* [Assignment]
Your task is to copy all of the data exactly.

* [Given data]
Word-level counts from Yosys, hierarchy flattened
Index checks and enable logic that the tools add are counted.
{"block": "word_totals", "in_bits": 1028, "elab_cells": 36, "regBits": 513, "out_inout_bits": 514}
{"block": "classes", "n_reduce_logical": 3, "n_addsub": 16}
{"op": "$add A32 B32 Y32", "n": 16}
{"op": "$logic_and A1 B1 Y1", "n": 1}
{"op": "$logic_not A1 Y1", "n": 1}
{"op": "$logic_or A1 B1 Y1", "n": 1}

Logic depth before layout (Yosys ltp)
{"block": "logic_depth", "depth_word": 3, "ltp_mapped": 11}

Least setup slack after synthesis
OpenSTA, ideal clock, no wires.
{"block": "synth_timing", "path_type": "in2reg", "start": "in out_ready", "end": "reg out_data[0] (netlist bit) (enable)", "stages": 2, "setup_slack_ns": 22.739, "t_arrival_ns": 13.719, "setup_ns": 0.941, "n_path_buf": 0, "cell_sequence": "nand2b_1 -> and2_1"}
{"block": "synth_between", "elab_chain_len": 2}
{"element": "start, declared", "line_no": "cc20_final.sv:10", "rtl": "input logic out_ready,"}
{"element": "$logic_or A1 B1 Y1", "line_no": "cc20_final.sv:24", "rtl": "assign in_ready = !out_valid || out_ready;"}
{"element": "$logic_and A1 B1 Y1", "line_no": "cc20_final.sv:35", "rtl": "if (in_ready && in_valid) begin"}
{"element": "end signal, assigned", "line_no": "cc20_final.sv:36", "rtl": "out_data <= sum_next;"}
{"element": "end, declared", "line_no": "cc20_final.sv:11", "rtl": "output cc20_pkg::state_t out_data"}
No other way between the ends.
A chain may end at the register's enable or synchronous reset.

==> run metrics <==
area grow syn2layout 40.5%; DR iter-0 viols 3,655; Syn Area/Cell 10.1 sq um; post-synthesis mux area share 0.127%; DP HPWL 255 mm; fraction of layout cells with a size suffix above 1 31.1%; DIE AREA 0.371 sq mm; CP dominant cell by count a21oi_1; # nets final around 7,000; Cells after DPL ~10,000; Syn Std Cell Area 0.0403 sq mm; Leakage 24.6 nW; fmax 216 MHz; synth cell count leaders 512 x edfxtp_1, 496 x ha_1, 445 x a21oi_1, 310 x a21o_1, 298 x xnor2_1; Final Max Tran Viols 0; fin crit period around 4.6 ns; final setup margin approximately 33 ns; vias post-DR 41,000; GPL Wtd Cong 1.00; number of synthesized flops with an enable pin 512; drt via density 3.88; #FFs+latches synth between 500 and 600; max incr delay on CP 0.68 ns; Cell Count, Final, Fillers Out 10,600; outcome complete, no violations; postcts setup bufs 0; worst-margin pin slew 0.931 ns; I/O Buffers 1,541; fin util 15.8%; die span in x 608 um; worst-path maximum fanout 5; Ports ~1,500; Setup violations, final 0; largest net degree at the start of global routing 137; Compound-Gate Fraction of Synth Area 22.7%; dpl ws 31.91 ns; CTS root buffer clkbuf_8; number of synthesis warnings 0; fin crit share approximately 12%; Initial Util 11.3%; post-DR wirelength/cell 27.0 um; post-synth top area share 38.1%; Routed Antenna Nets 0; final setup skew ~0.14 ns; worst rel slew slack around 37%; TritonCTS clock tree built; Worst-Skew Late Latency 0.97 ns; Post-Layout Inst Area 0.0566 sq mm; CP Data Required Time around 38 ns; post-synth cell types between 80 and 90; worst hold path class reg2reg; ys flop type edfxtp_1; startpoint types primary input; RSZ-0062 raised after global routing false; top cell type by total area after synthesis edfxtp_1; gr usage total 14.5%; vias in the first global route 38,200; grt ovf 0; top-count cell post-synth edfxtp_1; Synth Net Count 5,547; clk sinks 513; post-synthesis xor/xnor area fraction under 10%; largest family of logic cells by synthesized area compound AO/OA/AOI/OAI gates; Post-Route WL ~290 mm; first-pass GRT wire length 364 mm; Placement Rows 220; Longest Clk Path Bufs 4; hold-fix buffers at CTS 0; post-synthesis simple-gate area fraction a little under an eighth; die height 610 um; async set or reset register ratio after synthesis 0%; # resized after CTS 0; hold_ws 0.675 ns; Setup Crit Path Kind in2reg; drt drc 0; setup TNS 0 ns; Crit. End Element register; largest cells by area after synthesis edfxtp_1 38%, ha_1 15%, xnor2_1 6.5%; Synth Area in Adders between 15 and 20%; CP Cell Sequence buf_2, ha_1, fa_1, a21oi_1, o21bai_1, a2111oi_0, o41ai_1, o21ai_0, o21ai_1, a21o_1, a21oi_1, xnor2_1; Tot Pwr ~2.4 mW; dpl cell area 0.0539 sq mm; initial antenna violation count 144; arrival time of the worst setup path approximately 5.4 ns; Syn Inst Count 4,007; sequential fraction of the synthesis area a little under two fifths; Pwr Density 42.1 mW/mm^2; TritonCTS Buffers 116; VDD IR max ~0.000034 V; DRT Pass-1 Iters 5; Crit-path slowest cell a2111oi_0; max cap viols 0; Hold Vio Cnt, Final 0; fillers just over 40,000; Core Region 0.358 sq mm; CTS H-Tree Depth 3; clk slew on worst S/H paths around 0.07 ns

* [Answer to this problem]
Word-level counts from Yosys, hierarchy flattened
Index checks and enable logic that the tools add are counted.
{"block": "word_totals", "in_bits": 1028, "elab_cells": 36, "regBits": 513, "out_inout_bits": 514}
{"block": "classes", "n_reduce_logical": 3, "n_addsub": 16}
{"op": "$add A32 B32 Y32", "n": 16}
{"op": "$logic_and A1 B1 Y1", "n": 1}
{"op": "$logic_not A1 Y1", "n": 1}
{"op": "$logic_or A1 B1 Y1", "n": 1}

Logic depth before layout (Yosys ltp)
{"block": "logic_depth", "depth_word": 3, "ltp_mapped": 11}

Least setup slack after synthesis
OpenSTA, ideal clock, no wires.
{"block": "synth_timing", "path_type": "in2reg", "start": "in out_ready", "end": "reg out_data[0] (netlist bit) (enable)", "stages": 2, "setup_slack_ns": 22.739, "t_arrival_ns": 13.719, "setup_ns": 0.941, "n_path_buf": 0, "cell_sequence": "nand2b_1 -> and2_1"}
{"block": "synth_between", "elab_chain_len": 2}
{"element": "start, declared", "line_no": "cc20_final.sv:10", "rtl": "input logic out_ready,"}
{"element": "$logic_or A1 B1 Y1", "line_no": "cc20_final.sv:24", "rtl": "assign in_ready = !out_valid || out_ready;"}
{"element": "$logic_and A1 B1 Y1", "line_no": "cc20_final.sv:35", "rtl": "if (in_ready && in_valid) begin"}
{"element": "end signal, assigned", "line_no": "cc20_final.sv:36", "rtl": "out_data <= sum_next;"}
{"element": "end, declared", "line_no": "cc20_final.sv:11", "rtl": "output cc20_pkg::state_t out_data"}
No other way between the ends.
A chain may end at the register's enable or synchronous reset.

==> run metrics <==
area grow syn2layout 40.5%; DR iter-0 viols 3,655; Syn Area/Cell 10.1 sq um; post-synthesis mux area share 0.127%; DP HPWL 255 mm; fraction of layout cells with a size suffix above 1 31.1%; DIE AREA 0.371 sq mm; CP dominant cell by count a21oi_1; # nets final around 7,000; Cells after DPL ~10,000; Syn Std Cell Area 0.0403 sq mm; Leakage 24.6 nW; fmax 216 MHz; synth cell count leaders 512 x edfxtp_1, 496 x ha_1, 445 x a21oi_1, 310 x a21o_1, 298 x xnor2_1; Final Max Tran Viols 0; fin crit period around 4.6 ns; final setup margin approximately 33 ns; vias post-DR 41,000; GPL Wtd Cong 1.00; number of synthesized flops with an enable pin 512; drt via density 3.88; #FFs+latches synth between 500 and 600; max incr delay on CP 0.68 ns; Cell Count, Final, Fillers Out 10,600; outcome complete, no violations; postcts setup bufs 0; worst-margin pin slew 0.931 ns; I/O Buffers 1,541; fin util 15.8%; die span in x 608 um; worst-path maximum fanout 5; Ports ~1,500; Setup violations, final 0; largest net degree at the start of global routing 137; Compound-Gate Fraction of Synth Area 22.7%; dpl ws 31.91 ns; CTS root buffer clkbuf_8; number of synthesis warnings 0; fin crit share approximately 12%; Initial Util 11.3%; post-DR wirelength/cell 27.0 um; post-synth top area share 38.1%; Routed Antenna Nets 0; final setup skew ~0.14 ns; worst rel slew slack around 37%; TritonCTS clock tree built; Worst-Skew Late Latency 0.97 ns; Post-Layout Inst Area 0.0566 sq mm; CP Data Required Time around 38 ns; post-synth cell types between 80 and 90; worst hold path class reg2reg; ys flop type edfxtp_1; startpoint types primary input; RSZ-0062 raised after global routing false; top cell type by total area after synthesis edfxtp_1; gr usage total 14.5%; vias in the first global route 38,200; grt ovf 0; top-count cell post-synth edfxtp_1; Synth Net Count 5,547; clk sinks 513; post-synthesis xor/xnor area fraction under 10%; largest family of logic cells by synthesized area compound AO/OA/AOI/OAI gates; Post-Route WL ~290 mm; first-pass GRT wire length 364 mm; Placement Rows 220; Longest Clk Path Bufs 4; hold-fix buffers at CTS 0; post-synthesis simple-gate area fraction a little under an eighth; die height 610 um; async set or reset register ratio after synthesis 0%; # resized after CTS 0; hold_ws 0.675 ns; Setup Crit Path Kind in2reg; drt drc 0; setup TNS 0 ns; Crit. End Element register; largest cells by area after synthesis edfxtp_1 38%, ha_1 15%, xnor2_1 6.5%; Synth Area in Adders between 15 and 20%; CP Cell Sequence buf_2, ha_1, fa_1, a21oi_1, o21bai_1, a2111oi_0, o41ai_1, o21ai_0, o21ai_1, a21o_1, a21oi_1, xnor2_1; Tot Pwr ~2.4 mW; dpl cell area 0.0539 sq mm; initial antenna violation count 144; arrival time of the worst setup path approximately 5.4 ns; Syn Inst Count 4,007; sequential fraction of the synthesis area a little under two fifths; Pwr Density 42.1 mW/mm^2; TritonCTS Buffers 116; VDD IR max ~0.000034 V; DRT Pass-1 Iters 5; Crit-path slowest cell a2111oi_0; max cap viols 0; Hold Vio Cnt, Final 0; fillers just over 40,000; Core Region 0.358 sq mm; CTS H-Tree Depth 3; clk slew on worst S/H paths around 0.07 ns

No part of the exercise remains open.